Using testimony of law enforcement officers and U.S. Government records, Dominican drug gangs, who dominate the trade in the northeast United States – especially New York and Pennsylvania – have been making regular campaign donations. California drug sales are currently split between Democratically allied crime factions and entrenched hard-core Republican strongholds from the Reagan era. People who shudder at the thought of the Chinese buying into presidential politics would choke if they knew how much drug money was involved.
The Department of Justice estimates that $100 billion in drug funds are laundered in the U.S. each year. Other research, including research material from the Andean Commission of Jurists cited by author Dan Russell in his soon to be published book Drug War place the figure at around $250 billion per year. Catherine Austin Fitts places the figure at $250 to $300 billion.
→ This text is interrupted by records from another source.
--- config.mk ---
export PLATFORM = sky130hd
export DESIGN_NAME = rocketcpu_uart_wbmaster_flat
export DESIGN_NICKNAME = d
export VERILOG_FILES = /design/src/rtl/rocketcpu_uart_wbmaster_if.sv /design/src/rtl/rocketcpu_uart_wbmaster.sv /design/src/flat_wrapper.sv
export SDC_FILE = /design/constraint.sdc
export NUM_CORES = 1
export LEC_CHECK = 0
export ABC_CLOCK_PERIOD_IN_PS = 2000
export CAP_MARGIN = 20
export CORE_MARGIN = 1
export CORE_UTILIZATION = 49
export DETAILED_ROUTE_END_ITERATION = 12
export GPL_TIMING_DRIVEN = 0
export PLACE_DENSITY = 0.77
export SYNTH_ARGS = -nofsm -noshare
export SYNTH_HDL_FRONTEND = slang
export SYNTH_SLANG_ARGS = --single-unit
--- constraint.sdc ---
create_clock -name i_wb_clk -period 2 [get_ports i_wb_clk]
set_input_delay 0.2 -clock i_wb_clk [delete_from_list [all_inputs] [get_ports i_wb_clk]]
set_output_delay 0.2 -clock i_wb_clk [all_outputs]
set_load 0.005 [all_outputs]
--- src/rtl/rocketcpu_uart_wbmaster_if.sv ---
// Wishbone initiator-side bundle for the serial debug bridge.
// The master drives address/data/strobes and the slave answers with read data and ack.
interface rocketcpu_uart_wbmaster_if;
    logic [31:0] o_wb_adr;
    logic [31:0] o_wb_dat;
    logic [3:0]  o_wb_sel;
    logic        o_wb_we;
    logic        o_wb_cyc;
    logic [31:0] i_wb_rdt;
    logic        i_wb_ack;

    modport master (
        output o_wb_adr, o_wb_dat, o_wb_sel, o_wb_we, o_wb_cyc,
        input  i_wb_rdt, i_wb_ack
    );

    modport slave (
        input  o_wb_adr, o_wb_dat, o_wb_sel, o_wb_we, o_wb_cyc,
        output i_wb_rdt, i_wb_ack
    );
endinterface

--- src/rtl/rocketcpu_uart_wbmaster.sv ---
// Serial-to-Wishbone debug bridge: 8N1 command frames in, a single 32-bit bus cycle,
// then a status byte or four read-data bytes back out on the serial line.
module rocketcpu_uart_wbmaster #(
    parameter int CLKDIV  = 104,
    parameter int TIMEOUT = 1024
) (
    input  logic i_wb_clk,
    input  logic resetn,
    input  logic ser_rx,
    output logic ser_tx,
    output logic o_busy,
    rocketcpu_uart_wbmaster_if.master wb
);
    localparam int CW = $clog2(CLKDIV);
    localparam int TW = $clog2(TIMEOUT);
    localparam logic [CW-1:0] BIT_LAST  = CW'(CLKDIV - 1);
    localparam logic [CW-1:0] HALF_LAST = CW'(CLKDIV / 2 - 1);
    localparam logic [TW-1:0] TO_LAST   = TW'(TIMEOUT - 1);

    typedef enum logic [2:0] {IDLE, ADDR, DATA, BUS, RESP} state_t;

    logic [1:0]    rxSync_q;
    logic          rxPrev_q;
    logic          rxBusy_q;
    logic [CW-1:0] rxCnt_q;
    logic [3:0]    rxBit_q;
    logic [7:0]    rxShift_q;
    logic          rxValid_q;
    logic [7:0]    rxByte_q;

    state_t        state_q;
    logic          isWrite_q;
    logic          wbWe_q;
    logic          cyc_q;
    logic [3:0]    sel_q;
    logic [31:0]   adr_q;
    logic [31:0]   dat_q;
    logic [1:0]    byteCnt_q;
    logic [TW-1:0] toCnt_q;
    logic [31:0]   resp_q;
    logic [1:0]    respLeft_q;
    logic [9:0]    txFrame_q;
    logic [CW-1:0] txCnt_q;
    logic [3:0]    txBit_q;

    // Receiver: start bit re-checked at mid-bit so short glitches are dropped; bad stop bits discard the byte.
    always_ff @(posedge i_wb_clk) begin
        if (!resetn) begin
            rxSync_q  <= 2'b11;
            rxPrev_q  <= 1'b1;
            rxBusy_q  <= 1'b0;
            rxCnt_q   <= '0;
            rxBit_q   <= '0;
            rxShift_q <= '0;
            rxValid_q <= 1'b0;
            rxByte_q  <= '0;
        end else begin
            rxSync_q  <= {rxSync_q[0], ser_rx};
            rxPrev_q  <= rxSync_q[1];
            rxValid_q <= 1'b0;
            if (!rxBusy_q) begin
                if (rxPrev_q && !rxSync_q[1]) begin
                    rxBusy_q <= 1'b1;
                    rxCnt_q  <= HALF_LAST;
                    rxBit_q  <= '0;
                end
            end else if (rxCnt_q != '0) begin
                rxCnt_q <= rxCnt_q - 1'b1;
            end else begin
                rxCnt_q <= BIT_LAST;
                if (rxBit_q == 4'd0) begin
                    if (rxSync_q[1]) rxBusy_q <= 1'b0;
                    else             rxBit_q  <= 4'd1;
                end else if (rxBit_q == 4'd9) begin
                    rxBusy_q <= 1'b0;
                    if (rxSync_q[1]) begin
                        rxValid_q <= 1'b1;
                        rxByte_q  <= rxShift_q;
                    end
                end else begin
                    rxShift_q <= {rxSync_q[1], rxShift_q[7:1]};
                    rxBit_q   <= rxBit_q + 1'b1;
                end
            end
        end
    end

    always_ff @(posedge i_wb_clk) begin
        if (!resetn) begin
            state_q    <= IDLE;
            isWrite_q  <= 1'b0;
            wbWe_q     <= 1'b0;
            cyc_q      <= 1'b0;
            sel_q      <= '0;
            adr_q      <= '0;
            dat_q      <= '0;
            byteCnt_q  <= '0;
            toCnt_q    <= '0;
            resp_q     <= '0;
            respLeft_q <= '0;
            txFrame_q  <= '1;
            txCnt_q    <= '0;
            txBit_q    <= '0;
        end else begin
            case (state_q)
                IDLE: begin
                    if (rxValid_q && (rxByte_q == 8'h57 || rxByte_q == 8'h52)) begin
                        isWrite_q <= (rxByte_q == 8'h57);
                        byteCnt_q <= '0;
                        state_q   <= ADDR;
                    end
                end
                ADDR: begin
                    if (rxValid_q) begin
                        adr_q     <= {adr_q[23:0], rxByte_q};
                        byteCnt_q <= byteCnt_q + 1'b1;
                        if (byteCnt_q == 2'd3) begin
                            if (isWrite_q) begin
                                state_q <= DATA;
                            end else begin
                                state_q <= BUS;
                                cyc_q   <= 1'b1;
                                sel_q   <= 4'hF;
                                wbWe_q  <= 1'b0;
                                toCnt_q <= '0;
                            end
                        end
                    end
                end
                DATA: begin
                    if (rxValid_q) begin
                        dat_q     <= {dat_q[23:0], rxByte_q};
                        byteCnt_q <= byteCnt_q + 1'b1;
                        if (byteCnt_q == 2'd3) begin
                            state_q <= BUS;
                            cyc_q   <= 1'b1;
                            sel_q   <= 4'hF;
                            wbWe_q  <= 1'b1;
                            toCnt_q <= '0;
                        end
                    end
                end
                // Ack is tested before the timeout so a same-edge collision reports success.
                BUS: begin
                    if (wb.i_wb_ack || toCnt_q == TO_LAST) begin
                        cyc_q   <= 1'b0;
                        sel_q   <= '0;
                        wbWe_q  <= 1'b0;
                        txCnt_q <= BIT_LAST;
                        txBit_q <= '0;
                        state_q <= RESP;
                        if (wb.i_wb_ack && !isWrite_q) begin
                            txFrame_q  <= {1'b1, wb.i_wb_rdt[31:24], 1'b0};
                            resp_q     <= {wb.i_wb_rdt[23:0], 8'h00};
                            respLeft_q <= 2'd3;
                        end else begin
                            txFrame_q  <= {1'b1, (wb.i_wb_ack ? 8'h4B : 8'h45), 1'b0};
                            respLeft_q <= '0;
                        end
                    end else begin
                        toCnt_q <= toCnt_q + 1'b1;
                    end
                end
                // The next byte's start bit replaces the stop bit's last cycle boundary, so bytes run back to back.
                RESP: begin
                    if (txCnt_q != '0) begin
                        txCnt_q <= txCnt_q - 1'b1;
                    end else begin
                        txCnt_q <= BIT_LAST;
                        if (txBit_q == 4'd9) begin
                            if (respLeft_q != '0) begin
                                txFrame_q  <= {1'b1, resp_q[31:24], 1'b0};
                                resp_q     <= {resp_q[23:0], 8'h00};
                                respLeft_q <= respLeft_q - 1'b1;
                                txBit_q    <= '0;
                            end else begin
                                state_q <= IDLE;
                            end
                        end else begin
                            txFrame_q <= {1'b1, txFrame_q[9:1]};
                            txBit_q   <= txBit_q + 1'b1;
                        end
                    end
                end
                default: state_q <= IDLE;
            endcase
        end
    end

    assign ser_tx      = txFrame_q[0];
    assign o_busy      = (state_q != IDLE);
    assign wb.o_wb_adr = adr_q;
    assign wb.o_wb_dat = dat_q;
    assign wb.o_wb_sel = sel_q;
    assign wb.o_wb_we  = wbWe_q;
    assign wb.o_wb_cyc = cyc_q;
endmodule

--- src/flat_wrapper.sv ---
// flat-port wrapper written by rule: the top's interface ports become plain ports
module rocketcpu_uart_wbmaster_flat 
#(
    parameter int CLKDIV  = 104,
    parameter int TIMEOUT = 1024
)
  (i_wb_clk, resetn, ser_rx, ser_tx, o_busy, wb_o_wb_adr, wb_o_wb_dat, wb_o_wb_sel, wb_o_wb_we, wb_o_wb_cyc, wb_i_wb_rdt, wb_i_wb_ack);
  rocketcpu_uart_wbmaster_if wb_i ();
  input  logic i_wb_clk;
  input  logic resetn;
  input  logic ser_rx;
  output logic ser_tx;
  output logic o_busy;
  output wire logic [$bits(wb_i.o_wb_adr)-1:0] wb_o_wb_adr;
  output wire logic [$bits(wb_i.o_wb_dat)-1:0] wb_o_wb_dat;
  output wire logic [$bits(wb_i.o_wb_sel)-1:0] wb_o_wb_sel;
  output wire logic [$bits(wb_i.o_wb_we)-1:0] wb_o_wb_we;
  output wire logic [$bits(wb_i.o_wb_cyc)-1:0] wb_o_wb_cyc;
  input wire logic [$bits(wb_i.i_wb_rdt)-1:0] wb_i_wb_rdt;
  input wire logic [$bits(wb_i.i_wb_ack)-1:0] wb_i_wb_ack;
  assign wb_o_wb_adr = wb_i.o_wb_adr;
  assign wb_o_wb_dat = wb_i.o_wb_dat;
  assign wb_o_wb_sel = wb_i.o_wb_sel;
  assign wb_o_wb_we = wb_i.o_wb_we;
  assign wb_o_wb_cyc = wb_i.o_wb_cyc;
  assign wb_i.i_wb_rdt = wb_i_wb_rdt;
  assign wb_i.i_wb_ack = wb_i_wb_ack;
  rocketcpu_uart_wbmaster #(.CLKDIV(CLKDIV), .TIMEOUT(TIMEOUT)) u_core (.i_wb_clk(i_wb_clk), .resetn(resetn), .ser_rx(ser_rx), .ser_tx(ser_tx), .o_busy(o_busy), .wb(wb_i));
endmodule
### Yosys cells after proc, flatten, opt, wreduce, memory -nomap -nowiden

Cells that the tools add are included.

* bitwise logic cells: 5
* mux-type cells: 81
* reduce and logical (&&, ||, !) cells: 33
* $add $sub $neg: 7
* eq/ne operators: 28

Operator list (count)
* 32-bit two-way mux: 5
* 10-bit two-way mux: 10
* 4-bit two-way mux: 16
* 32-bit one-hot mux with 2 select lines: 1
* 7-bit two-way mux: 5
* 10-bit one-hot mux with 3 select lines: 1
* 3-bit two-way mux: 9
* 2-bit by 1-bit inequality test with 1-bit output, second input constant: 10
* 10-bit one-hot mux with 2 select lines: 1
* 1-bit two-way mux: 17
* 8-bit by 7-bit == test with 1-bit output, second input constant: 2
* 3-bit one-hot mux with 5 select lines: 1
* 2-bit two-way mux: 7
* 7-bit one-hot mux with 2 select lines: 1
* 7-bit AND reduction: 2
* 7-bit nonzero test: 2
* 7-bit by 1-bit subtractor with 7-bit output, second input constant: 2
* 4-bit one-hot mux with 3 select lines: 1
* 4-bit AND reduction: 3
* 10-bit by 1-bit adder with 10-bit output, second input constant: 1
* 10-bit == test, second input constant: 1
* 2-bit inequality test, second input constant: 5
* 5-bit AND reduction: 2
* 9-bit two-way mux: 1
* 26 further kinds: 48

* logic and storage cells: 176
* output and inout port bits: 72
* flip-flop bits (word level): 173
* input bits: 36

### Depth between registers and ports, before layout

Gate-level depths: netlist of the first run.

* depth after elaboration: 5
* mapped depth: 8
* depth with buffers taken out: 7

### Worst setup path after synthesis of the first run

OpenSTA, ideal clock, no wires.

* kind: register to register
* start point: register u_core.rxCnt_q[2]
* end point: register u_core.rxBit_q[0]
* setup time: 0.119 ns
* cell stages (with the launch flop): 6
* period minus slack after synthesis: 1.866 ns
* path slack: 0.134 ns
* path buffers: 0
* required time: 1.881 ns
* data arrival time: 1.747 ns
* cells stage by stage: dfxtp_1 > or4_4 > or3b_4 > nor2_2 > a31oi_1 > o221a_2

* word-level cells in the longest chain between the ends: 3

RTL lines
* start: declaration: line rocketcpu_uart_wbmaster.sv:25 `logic [CW-1:0] rxCnt_q;`
* start signal: assignment: line rocketcpu_uart_wbmaster.sv:68 `rxCnt_q <= rxCnt_q - 1'b1;`
* 7-bit nonzero test: line rocketcpu_uart_wbmaster.sv:67 `end else if (rxCnt_q != '0) begin`
* 2-bit inequality test (no source line)
* 4-bit AND reduction (no source line)
* end signal: assignment: line rocketcpu_uart_wbmaster.sv:82 `rxBit_q <= rxBit_q + 1'b1;`
* end: declaration: line rocketcpu_uart_wbmaster.sv:26 `logic [3:0] rxBit_q;`

No other way between the ends.
A chain may end at the register's enable or synchronous reset.

### Worst setup path in the final report of the first run

* start point: register u_core.rxCnt_q[5]
* end point: register u_core.rxBit_q[0]

The elaborated chain is that of the path after synthesis.

==> run metrics, run 1 <==
outcome completed; ant diodes 0; worst min-delay path class input pin to register; Pwr per Cell Area 770 mW/mm2; initial antenna violation count 0; vias post-DR 6543; Synth Area in Simple Gates 23.3%; mux share of post-synthesis cell area 3.60%; Starting Density 50.1%; CTS clock-pin slew for the worst setup and hold paths 0.06 ns; WL per Instance 15.0 um; Worst EP arrival 2.25 ns; ys async rst share 0%; Max Cap Viol 0; number of global-route vias before repair 5922; Worst Hold End u_core.resp_q[14]$_SDFFE_PN0P_; largest family of logic cells by synthesized area simple AND/OR/NAND/NOR gates; Synth Area in XOR/XNOR 0.252%; Worst Hold Depth 3; Highest Clock Rate 516 MHz; hold path startpoint wb_i_wb_rdt[6]; Layout Area Growth over Synthesis 30.7%; die height 121 um; EDFF count, synth 0; Crit. End Element register; number of fill cells in the layout 1162; Fin Hold WS 0.337 ns; WL final 17.7 mm; Final min period 1.94 ns; Sink Count 160; Slew Viols, Final 0; die area 0.0147 mm2; Die X 121 um; hold buffer count at CTS 0; period utilisation layout 96.9%; Fin Setup TNS 0 ns; FF-to-FF Start u_core.rxCnt_q[5]$_SDFFE_PN0P_; Synth cell types 69; CTS tree done; Max-slew headroom 52.8%; Peak VDD IR 638 uV; critical-path maximum fanout 5; final hold vios 0; Overall Global Routing Usage 24.7%; layout cells sized above 1 11.1%; area of the multi-input gates 0.00349 mm2; H-tree depth 4; Leakage 3.41 nW; total grt overflow 0; PortBufs 106; Syn Nets 901; CP Data Required Time 2.32 ns; RR Endpoint u_core.rxBit_q[0]$_SDFFE_PN0P_; Final Setup Violations 0; Syn Inst Count 853; FF+latch count, synth 160; final routed DRC violation total 0; Least-Margin Pin Slew 0.708 ns; R2R depth 5; adder-cell area share of the yosys netlist 2.16%; critical path class register to register; clock root buffer clkbuf_16; cell row count 43; Final Skew 0.00685 ns; syn_area_per_cell 8.15 um2; post-synthesis sequential area ratio 46.1%; most common cell after layout, fill and taps aside nand2_1; commonest register cell after synthesis dfxtp_1; R2R Setup Slk 0.06 ns; unrepaired setup endpoints after global routing true; DRT Pass-1 Iters 7; Top Ports 108; via-per-instance ratio 5.55; clock latency on the worst-skew pair 0.43 ns; most frequent cells in the layout nand2_1, dfxtp_1, a21oi_1, clkdlybuf4s50_1, nor2_1; CTS Buffer Depth 2; DRT antenna net count 0; core area 0.0139 mm2; routability congestion estimate 0.898; Mapped Area 0.00695 mm2; largest net degree at the start of global routing 17; dpl hpwl 12.1 mm; first-pass GRT wire length 28.8 mm; 1st-iter DRT viols 414; cts bufs inserted 17; Net count, final 1035; Sequential Area 0.00321 mm2; Critical Path Source Type register; Yosys warnings 0; compound-cell area share of the yosys netlist 19.9%
==> state kept, by name, indices dropped and copies added (netlist names) <==
signal and cells:
u_core.toCnt_q 10, u_core.rxPrev_q 1, u_core.isWrite_q 1, u_core.wb.o_wb_we 1
u_core.rxShift_q 8, u_core.state_q 3, u_core.txBit_q 4, u_core.byteCnt_q 2
u_core.wb.o_wb_dat 32, u_core.txFrame_q 9, u_core.rxCnt_q 7, u_core.wb.o_wb_sel 1
u_core.rxBusy_q 1, u_core.rxValid_q 1, u_core.resp_q 24, u_core.txCnt_q 7
u_core.rxSync_q 2, u_core.wb.o_wb_adr 32, u_core.respLeft_q 2, u_core.rxByte_q 8
u_core.rxBit_q 4
==> critical path, stage by stage (launching register included) <==
cell	delay (ns)
dfxtp_1	0.34
or4_4	0.57
or3b_4	0.45
nor2_2	0.14
a31oi_1	0.09
o221a_2	0.25
==> cells in the mapped netlist (4+ instances only) <==
master,instances,area (um2)
buf_4,8,60.1
a211oi_1,7,52.6
nand4_1,6,37.5
or4_1,4,30.0
o211ai_1,7,52.6
clkbuf_1,45,169
nor2b_1,7,43.8
buf_2,5,25.0
nor3_1,16,80.1
nand3_1,25,125
o21ai_0,29,145
nand2_1,208,781
a21oi_1,106,531
ha_1,12,150
a311oi_2,10,150
or3_1,5,31.3
nor2_1,67,251
mux2i_1,25,250
dfxtp_1,160,3200
a31oi_1,8,50.1
a211o_1,5,43.8
inv_1,17,63.8
a311oi_1,7,61.3
nand2b_1,7,43.8
==> worst max path at each step <==
stage,depth (start not counted),startpoint,end
2_1_floorplan,5,u_core.rxCnt_q[2]$_SDFFE_PN0P_,u_core.rxBit_q[0]$_SDFFE_PN0P_
3_3_place_gp,5,u_core.state_q[2]$_SDFFE_PN0P_,u_core.resp_q[27]$_SDFFE_PN0P_
3_5_place_dp,7,wb_i_wb_ack,u_core.resp_q[17]$_SDFFE_PN0P_
4_1_cts,9,u_core.txCnt_q[0]$_SDFFE_PN0P_,u_core.resp_q[17]$_SDFFE_PN0P_
5_1_grt,5,u_core.isWrite_q$_SDFFE_PN0P_,u_core.toCnt_q[7]$_SDFFE_PN0P_
6_report,5,u_core.rxCnt_q[5]$_SDFFE_PN0P_,u_core.rxBit_q[0]$_SDFFE_PN0P_
==> repair_timing <==
item                       CTS  global route
buffers inserted             5             6
pin swaps                    3             6
resized for setup           17            40
setup endpoints to repair   57            97
==> power breakdown <==
group          internal [mW]  switching (mW)  leakage (nW)  total, mW
logic                  0.154           0.187          1.82      0.341
registers               3.20          0.0135          1.29       3.22
clock network           2.17            1.26         0.301       3.44
==> per-stage QoR <==
step                instance area [um2]  instances  total power, mW  utilization [%]  worst slack [ns]
CTS                                8970       1173             7.01             64.6           0.00520
floorplan                          6950        853             3.46                -             0.134
finish                             9080       1178             6.99             65.4            0.0615
detailed placement                 8240       1139             3.59             59.3            -0.226
global placement                   8240       1139             3.59             59.3            -0.212
global route                       9080       1178             7.18             65.4           -0.0280
==> layout make-up <==
| type | instances | share of cell area [%] |
|---|---|---|
| multi-input cells | 616 | 38.5 |
| flip-flops and latches | 160 | 35.3 |
| repair buffers | 117 | 12.8 |
| clock buffers | 21 | 5.18 |
| plain buffers | 57 | 3.31 |
| well taps | 180 | 2.48 |
| clock inverters | 9 | 1.74 |
| inverters | 18 | 0.744 |
==> metal layers <==
| layer | track usage, % | routed length [um] | up-vias |
|---|---|---|---|
| met5 | 0 | 0 | - |
| met1 | 32.5 | 8150 | 3065 |
| li1 | - | - | 3243 |
| met3 | 4.89 | 909 | 25 |
| met4 | 9.88 | 330 | 0 |
| met2 | 39.8 | 8280 | 210 |
==> cell families (layout without fill, tap and decap cells) <==
| logic type | Yosys count | in the layout |
|---|---|---|
| simple gates | 367 | 367 |
| flops | 160 | 160 |
| mux | 25 | 25 |
| compound gates | 210 | 210 |
| fa+ha+maj | 12 | 12 |
| buf+inv | 77 | 222 |
| xor+xnor | 2 | 2 |
No activity file was read; power rests on OpenSTA's default activity.
==> run 2, diff against run 1 <==
Settings changed: CAP_MARGIN 20 to default, SLEW_MARGIN from default to 5.
==> results of run 2 <==
No change in the layout: final DEF, timing and power equal those of run 1.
Given the fact that the UN estimated that in the early 1990s world retail volume in the illegal drugs was $440 billion, $250 billion seems about right. Fitts, using her Wall Street experience as an investment banker, is then quick to point out that the multiplier effect (x6) of $250 billion laundered would result in $1.5 trillion dollars per year in U.S. cash transactions resulting from the drug trade. How many jobs does $1.5 trillion represent? Why do President’s get re-elected? As Bill Clinton’s staff recognized in 1992, “It’s the economy -Stupid!”
During the Contra years, when the CIA and Bill Clinton were swimming in cocaine, and Arkansas became the only state in the Union to ever issue bearer bonds (laundry certificates), employment in Arkansas rose to an all time high because there was so much money floating around. So what if they don’t count all the dead bodies “It’s the economy – Stupid!”
The Pop: Corporations trading on Wall Street, including many implicated in money laundering schemes where products are sold with questionable bookkeeping throughout drug producing regions, all have stock values that are based upon annual net profits. Known as “price to earnings” or “The Pop” the multiplier effect in stock values is sometimes as much as a factor of thirty. Thus, for a firm like GE or Piper Aircraft to have an additional $10 million in net profits based upon the drug trade, the net increase in these companies’ stock value could be as much as $300,000,000. Did GE make a $10 million net profit on consumer products in Latin America last year? Easily. And since GE owns NBC is there a chance that accurate reporting on the drug trade and CIA’s involvement therein might hurt their stock?
Disney owns ABC and has a huge retail, resort and entertainment empire that benefits from the “drug multiplier.” Would ABC consider hurting its parent’s stock value? Ronald Reagan’s CIA Director, William Casey had been Chief Counsel to Cap Cities Broadcasting until 1981. His old law firm represented Cap Cities when it bought the ABC network in 1985. ABC’s Peter Jennings, by the way, had been doing a series of investigative reports on the CIA drug bank (and successor to the Nugan Hand bank) Bishop, Baldwin, Rewald, Dillingham and Wong when the buyout was initiated. Cap Cities (not surprisingly) secured SEC approval in record time and effectively and immediately silenced Peter Jennings who had previously refused to back down from Casey’s threats. Thereafter, ABC was referred to as “The CIA network.”
I have no doubt that the ABC “object lesson” was front and center for CNN founder Ted Turner and Time-Warner when Henry Kissinger, Colin Powell and (CIA vet) John Singlaub put the pressure on in the wake of April Oliver’s 1998 “dead bang accurate” Sarin gas stories connecting CIA to the killing of American defectors.
Every major media corporation in the country trades on Wall Street. There are no “independents” left and the American people are left with the increasing thought conflict of recognizing that they are being fed useless bullshit. I wonder how they would respond to real a news corporation if they saw or heard one.